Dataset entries

•••

<file path="src/assert_macros.svh">
// Assertion macros shared by the decoder RTL.
// Expects i_clk and i_rst_n (synchronous, active low) in the including scope.
`ifndef ASSERT_MACROS_SVH
`define ASSERT_MACROS_SVH

// Property checked at every rising clock edge outside reset
`define ASSERT_AT(lbl, prop, msg) \
    lbl: assert property (@(posedge i_clk) disable iff (!i_rst_n) prop) \
        else $error(msg);

// Implication: when ante holds, cons holds in the same cycle
`define ASSERT_IMPL(lbl, ante, cons, msg) \
    `ASSERT_AT(lbl, (ante) |-> (cons), msg)

`endif

</file>
<file path="src/hsd_pkg.sv">
// Types, constants and code table for the (7,4) soft ML decoder.
// No dependencies; imported by every decoder module.
package hsd_pkg;

    localparam int NUM_CAND = 16;
    localparam int REL_W    = 16;
    localparam int METRIC_W = 33;
    // metric is split into low and high halves for the multiply in two partial products
    localparam int MLO_W    = 17;
    localparam int MHI_W    = METRIC_W - MLO_W;

    localparam logic [METRIC_W-1:0] METRIC_ONE = 33'h1_0000_0000;
    localparam logic [2:0]          LAST_POS   = 3'd6;
    localparam logic [3:0]          LAST_SCAN  = 4'd15;

    typedef struct packed {
        logic             hard_bit;
        logic [REL_W-1:0] reliability;
    } t_in_item;

    typedef struct packed {
        logic [3:0]          decoded_data;
        logic [METRIC_W-1:0] best_metric;
    } t_out_item;

    typedef enum logic [2:0] {
        S_IDLE,
        S_MUL0,
        S_MUL1,
        S_HOLD,
        S_SCAN
    } t_state;

    // control broadcast to the row of metric cells
    typedef struct packed {
        logic       mul_lo;
        logic       mul_hi;
        logic       shift;
        logic       hard;
        logic [2:0] pos;
    } t_cell_ctl;

    // control for the argmax stage at the head of the row
    typedef struct packed {
        logic       step;
        logic       first;
        logic       last;
        logic [3:0] idx;
    } t_pick_ctl;

    // code bit at position pos of the codeword for data nibble j (d0 = MSB)
    function automatic logic cand_bit(input logic [3:0] j, input logic [2:0] pos);
        logic d0, d1, d2, d3;
        logic b;
        d0 = j[3];
        d1 = j[2];
        d2 = j[1];
        d3 = j[0];
        case (pos)
            3'd0:    b = d0;
            3'd1:    b = d1;
            3'd2:    b = d2;
            3'd3:    b = d3;
            3'd4:    b = d0 ^ d1 ^ d2;
            3'd5:    b = d1 ^ d2 ^ d3;
            default: b = d0 ^ d1 ^ d3;
        endcase
        return b;
    endfunction

endpackage

</file>
<file path="src/hsd_pick.sv">
// Argmax at the head of the cell row and the result output register.
// Depends on hsd_pkg. Tie keeps the earlier (lower) candidate index.
module hsd_pick
    import hsd_pkg::*;
(
    input  logic                i_clk,
    input  logic                i_rst_n,
    input  t_pick_ctl           i_ctl,
    input  logic [METRIC_W-1:0] i_metric,
    output logic                o_free,
    output logic                o_out_valid,
    input  logic                i_out_ready,
    output t_out_item           o_out_item
);

    logic [METRIC_W-1:0] r_best_m;
    logic [3:0]          r_best_i;
    logic                r_valid;
    t_out_item           r_item;
    logic                take;
    logic [METRIC_W-1:0] best_m;
    logic [3:0]          best_i;

    // strictly greater wins, so the lowest index keeps a tie
    assign take   = i_ctl.first || (i_metric > r_best_m);
    assign best_m = take ? i_metric : r_best_m;
    assign best_i = take ? i_ctl.idx : r_best_i;

    always_ff @(posedge i_clk) begin
        if (i_ctl.step) begin
            r_best_m <= best_m;
            r_best_i <= best_i;
        end
    end

    // output register, loaded on the last scan step
    always_ff @(posedge i_clk) begin
        if (i_ctl.step && i_ctl.last) begin
            r_item.decoded_data <= best_i;
            r_item.best_metric  <= best_m;
        end
    end

    always_ff @(posedge i_clk) begin
        if (!i_rst_n) begin
            r_valid <= 1'b0;
        end else if (i_ctl.step && i_ctl.last) begin
            r_valid <= 1'b1;
        end else if (i_out_ready) begin
            r_valid <= 1'b0;
        end
    end

    assign o_free      = !r_valid || i_out_ready;
    assign o_out_valid = r_valid;
    assign o_out_item  = r_item;

endmodule

</file>
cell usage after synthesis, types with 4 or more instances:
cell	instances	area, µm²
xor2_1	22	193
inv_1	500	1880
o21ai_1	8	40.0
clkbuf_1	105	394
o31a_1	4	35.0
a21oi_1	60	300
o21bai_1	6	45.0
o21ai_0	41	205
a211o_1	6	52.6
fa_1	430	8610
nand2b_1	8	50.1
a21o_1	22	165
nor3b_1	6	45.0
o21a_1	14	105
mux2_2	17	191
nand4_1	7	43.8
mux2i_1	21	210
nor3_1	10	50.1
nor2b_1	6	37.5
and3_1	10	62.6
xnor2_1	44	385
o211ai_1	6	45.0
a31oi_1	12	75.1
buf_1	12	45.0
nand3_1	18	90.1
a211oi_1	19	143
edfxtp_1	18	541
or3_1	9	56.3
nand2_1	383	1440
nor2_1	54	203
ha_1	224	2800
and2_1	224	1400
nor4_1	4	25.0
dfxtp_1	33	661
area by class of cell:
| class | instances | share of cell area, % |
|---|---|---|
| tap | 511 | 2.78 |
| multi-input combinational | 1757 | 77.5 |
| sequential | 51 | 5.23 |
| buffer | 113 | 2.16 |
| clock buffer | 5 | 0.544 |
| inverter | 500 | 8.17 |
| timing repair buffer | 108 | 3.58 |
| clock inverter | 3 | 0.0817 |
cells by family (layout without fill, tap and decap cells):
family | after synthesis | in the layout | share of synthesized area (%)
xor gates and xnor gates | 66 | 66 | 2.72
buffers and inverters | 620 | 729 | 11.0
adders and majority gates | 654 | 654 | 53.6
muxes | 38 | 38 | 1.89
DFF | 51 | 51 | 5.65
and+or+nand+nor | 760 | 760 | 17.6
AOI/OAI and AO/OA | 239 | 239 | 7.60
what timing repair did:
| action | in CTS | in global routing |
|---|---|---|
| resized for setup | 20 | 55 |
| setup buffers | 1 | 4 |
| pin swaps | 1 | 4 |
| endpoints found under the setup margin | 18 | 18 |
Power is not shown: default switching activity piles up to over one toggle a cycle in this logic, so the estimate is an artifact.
[src/hdl/ordered_integer_list_engine_core_macros.svh]
// Assertion macros for the ordered integer list engine.
// Used by the top level; depends on nothing else.
`ifndef ORDERED_INTEGER_LIST_ENGINE_CORE_MACROS_SVH
`define ORDERED_INTEGER_LIST_ENGINE_CORE_MACROS_SVH

// Same-cycle implication, checked at every rising edge outside reset.
`define OILE_ASSERT_NOW(lbl, clk, rst, ante, cons, msg) \
  lbl: assert property (@(posedge clk) disable iff (rst) (ante) |-> (cons)) else $error(msg);

// Next-cycle implication, checked at every rising edge outside reset.
`define OILE_ASSERT_NEXT(lbl, clk, rst, ante, cons, msg) \
  lbl: assert property (@(posedge clk) disable iff (rst) (ante) |=> (cons)) else $error(msg);

`endif

[src/hdl/oile_pkg.sv]
// Shared types and codes for the ordered integer list engine.
// Used by the entry cell, the top level and the bench; depends on nothing.
package oile_pkg;

  typedef logic signed [31:0] value_t;

  typedef enum logic [2:0] {
    REQ_APPEND  = 3'd0,
    REQ_INSERT  = 3'd1,
    REQ_DEL_IDX = 3'd2,
    REQ_DEL_VAL = 3'd3,
    REQ_FIND    = 3'd4,
    REQ_READ    = 3'd5
  } req_t;

  typedef enum logic [1:0] {
    ST_OK     = 2'd0,
    ST_RANGE  = 2'd1,
    ST_FULL   = 2'd2,
    ST_ABSENT = 2'd3
  } status_t;

  typedef enum logic {
    FSM_IDLE,
    FSM_SCAN
  } fsm_t;

  typedef enum logic [1:0] {
    CELL_HOLD,
    CELL_LOAD,
    CELL_LEFT,
    CELL_RIGHT
  } cell_op_t;

  typedef struct packed {
    cell_op_t op;
    logic     cmp_en;
  } cell_ctrl_t;

endpackage
[config.mk]
export PLATFORM = sky130hd
export DESIGN_NAME = mgfw_queue
export DESIGN_NICKNAME = d
export VERILOG_FILES = /design/src/sv/mgfw_pkg.sv /design/src/sv/mgfw_queue.sv
export SDC_FILE = /design/constraint.sdc
export NUM_CORES = 1
export LEC_CHECK = 0
export BUFFER_PORTS_ARGS = -buffer_cell sky130_fd_sc_hd__buf_2
export CAP_MARGIN = 20
export CORE_MARGIN = 3
export CORE_UTILIZATION = 40
export CTS_CLUSTER_DIAMETER = 100
export DETAILED_ROUTE_END_ITERATION = 10
export PLACE_DENSITY = 0.61
export SLEW_MARGIN = 0
export SYNTH_ARGS = -nofsm -noshare
export SYNTH_HDL_FRONTEND = slang
export SYNTH_SLANG_ARGS = --single-unit
[constraint.sdc]
create_clock -name i_clk -period 2.6 [get_ports i_clk]
set_clock_uncertainty 0.05 [all_clocks]
set_input_delay 0.13 -clock i_clk [delete_from_list [all_inputs] [get_ports i_clk]]
set_output_delay 0.13 -clock i_clk [all_outputs]
set_load 0.03 [all_outputs]
[src/sv/mgfw_pkg.sv]
package mgfw_pkg;

    localparam int SAMPLE_W         = 32;
    localparam int DEF_MAX_FINE_LOG = 9;
    localparam int FINE_LOG_MIN     = 2;
    localparam int FINE_LOG_RESET   = 6;
    localparam int FINE_LOG_W       = 4;
    localparam int COARSE_IDX_W     = 8;
    localparam int OP_QUEUE_DEPTH   = 2;
    localparam int OUT_QUEUE_DEPTH  = 4;

    typedef struct packed {
        logic signed [SAMPLE_W-1:0] fine_sample;
        logic                       start_of_grid;
    } t_in_item;

    typedef struct packed {
        logic signed [SAMPLE_W-1:0] coarse_value;
        logic [COARSE_IDX_W-1:0]    coarse_row;
        logic [COARSE_IDX_W-1:0]    coarse_col;
        logic                       last_of_grid;
    } t_out_item;

    // Classified sample handed from the front to the back
    typedef struct packed {
        logic signed [SAMPLE_W-1:0] sample;
        logic                       emit;
        logic [COARSE_IDX_W-1:0]    coarse_row;
        logic [COARSE_IDX_W-1:0]    coarse_col;
        logic                       last;
    } t_op;

endpackage

[src/sv/mgfw_queue.sv]
module mgfw_queue
    import mgfw_pkg::*;
#(
    parameter int DEPTH = OP_QUEUE_DEPTH,
    parameter int WIDTH = $bits(t_op)
) (
    input  logic             i_clk,
    input  logic             i_rst_n,
    input  logic             i_push,
    input  logic [WIDTH-1:0] i_data,
    output logic             o_full,
    output logic             o_empty,
    input  logic             i_pop,
    output logic [WIDTH-1:0] o_data
);

    localparam int PW = (DEPTH > 1) ? $clog2(DEPTH) : 1;
    localparam int CNTW = $clog2(DEPTH + 1);

    logic [WIDTH-1:0] r_mem [DEPTH];
    logic [PW-1:0]    r_wr_ptr, r_rd_ptr;
    logic [CNTW-1:0]  r_count;
    logic             do_push, do_pop;

    assign o_full  = (r_count == CNTW'(DEPTH));
    assign o_empty = (r_count == '0);
    assign do_push = i_push && !o_full;
    assign do_pop  = i_pop && !o_empty;
    assign o_data  = r_mem[r_rd_ptr];

    always_ff @(posedge i_clk) begin
        if (do_push) begin
            r_mem[r_wr_ptr] <= i_data;
        end
    end

    always_ff @(posedge i_clk) begin
        if (!i_rst_n) begin
            r_wr_ptr <= '0;
            r_rd_ptr <= '0;
            r_count  <= '0;
        end else begin
            if (do_push) begin
                r_wr_ptr <= (r_wr_ptr == PW'(DEPTH - 1)) ? '0 : r_wr_ptr + 1'b1;
            end
            if (do_pop) begin
                r_rd_ptr <= (r_rd_ptr == PW'(DEPTH - 1)) ? '0 : r_rd_ptr + 1'b1;
            end
            unique case ({do_push, do_pop})
                2'b10:   r_count <= r_count + 1'b1;
                2'b01:   r_count <= r_count - 1'b1;
                default: r_count <= r_count;
            endcase
        end
    end

endmodule

### Word level (Yosys, flattened, before mapping)

Memory sizes are Yosys's and may differ from the RTL's. A register that Yosys moved wholly into a read port is not among the register bits.
Cells that the tools add are included.

| storage, ports and cells | value |
|---|---|
| bits in registers | 4 |
| memory bits (writable) | 100 |
| input bits | 54 |
| output and inout port bits | 52 |
| logic and storage cells | 24 |
| memories | 1 |

| cells by class | value |
|---|---|
| add/subtract/negate cells | 4 |
| eq/ne operators | 3 |
| mux-type cells | 7 |
| reduce and logical (&&, ||, !) cells | 6 |

Memory list:

| name | words | bits a word | rd ports | clocked after memory_dff | write ports | line | RTL |
|---|---|---|---|---|---|---|---|
| r_mem | 2 | 50 | 1 | 1 | 1 | mgfw_queue.sv:20 | `logic [WIDTH-1:0] r_mem [DEPTH];` |

Operators by type and width:

| cell | number |
|---|---|
| $mux 1 | 6 |
| $eq 2x2->1 const B | 2 |
| $pmux 2 s2 | 1 |
| $add 1x1->1 const B | 2 |
| $add 2x1->2 const B | 1 |
| $eq 2x1->1 const B | 1 |
| $logic_and 1x1->1 | 2 |
| $logic_not 1->1 | 2 |
| $logic_not 2->1 | 1 |
| $reduce_bool 2->1 | 1 |
| $sub 2x1->2 const B | 1 |

### Depth between registers and ports, before layout

| depth | value |
|---|---|
| depth after elaboration | 5 |
| depth in mapped cells | 6 |
| gate-level depth less buffers | 6 |

### Worst setup path before layout

Ideal clock, no wire load.

| path | value |
|---|---|
| path type | reg2reg |
| from | register r_count[0] |
| to | memory r_mem[0][0] (netlist bit), enable pin |
| library setup time | 0.404 ns |
| data arrival time | 1.951 ns |
| data required time | 2.146 ns |
| path slack | 0.195 ns |
| cell stages (with the launch flop) | 5 |
| buffers on the path | 0 |
| clock period less this slack | 2.405 ns |
| path through | dfxtp_1 nand2b_2 inv_2 or3_1 inv_1 |

| on the way | value |
|---|---|
| longest elaborated chain between the ends | 5 |

Ends and longest elaborated chain:

| item | line | RTL |
|---|---|---|
| start: declaration | mgfw_queue.sv:22 | `logic [CNTW-1:0] r_count;` |
| start signal: assignment | mgfw_queue.sv:50 | `2'b10: r_count <= r_count + 1'b1;` |
| start signal: assignment | mgfw_queue.sv:51 | `2'b01: r_count <= r_count - 1'b1;` |
| start signal: assignment | mgfw_queue.sv:52 | `default: r_count <= r_count;` |
| $eq 2x2->1 | mgfw_queue.sv:25 | `assign o_full = (r_count == CNTW'(DEPTH));` |
| via o_full | mgfw_queue.sv:11 | `output logic o_full,` |
| $logic_not 1->1 | mgfw_queue.sv:27 | `assign do_push = i_push && !o_full;` |
| $logic_and 1x1->1 | mgfw_queue.sv:27 |  |
| $mux 1 | mgfw_queue.sv:32 | `if (do_push) begin` |
| $mux 1 (implied by the code) | mgfw_queue.sv:33 | `r_mem[r_wr_ptr] <= i_data;` |
| end: declaration | mgfw_queue.sv:20 |  |

The timed path passes the listed nets, and every way through them passes these cells.
`config.mk`:
```
export PLATFORM = sky130hd
export DESIGN_NAME = mgfw_front
export DESIGN_NICKNAME = d
export VERILOG_FILES = /design/src/sv/mgfw_pkg.sv /design/src/sv/mgfw_front.sv
export SDC_FILE = /design/constraint.sdc
export NUM_CORES = 1
export LEC_CHECK = 0
export ABC_AREA = 0
export BUFFER_PORTS_ARGS = -buffer_cell sky130_fd_sc_hd__buf_2
export CAP_MARGIN = 40
export CORE_MARGIN = 2
export CORE_UTILIZATION = 51
export CTS_CLUSTER_SIZE = 16
export DETAILED_ROUTE_END_ITERATION = 6
export GPL_TIMING_DRIVEN = 0
export PLACE_DENSITY = 0.77
export SYNTH_ARGS = -nofsm -noshare
export SYNTH_HDL_FRONTEND = slang
export SYNTH_SLANG_ARGS = --single-unit
```
`constraint.sdc`:
```
create_clock -name i_clk -period 6.5 [get_ports i_clk]
set_input_delay 0 -clock i_clk [delete_from_list [all_inputs] [get_ports i_clk]]
set_output_delay 0 -clock i_clk [all_outputs]
set_load 0.005 [all_outputs]
```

•••

INSTRUCTIONS TO FOLLOW: Please give an exact copy of the lines above, beginning with the line containing "xor gates and xnor gates | 66 | 66 | 2.72" and running through the line containing "margin | 18 | 18 |", and of no other lines.

OUTPUT OF THE EXERCISE:
xor gates and xnor gates | 66 | 66 | 2.72
buffers and inverters | 620 | 729 | 11.0
adders and majority gates | 654 | 654 | 53.6
muxes | 38 | 38 | 1.89
DFF | 51 | 51 | 5.65
and+or+nand+nor | 760 | 760 | 17.6
AOI/OAI and AO/OA | 239 | 239 | 7.60
what timing repair did:
| action | in CTS | in global routing |
|---|---|---|
| resized for setup | 20 | 55 |
| setup buffers | 1 | 4 |
| pin swaps | 1 | 4 |
| endpoints found under the setup margin | 18 | 18 |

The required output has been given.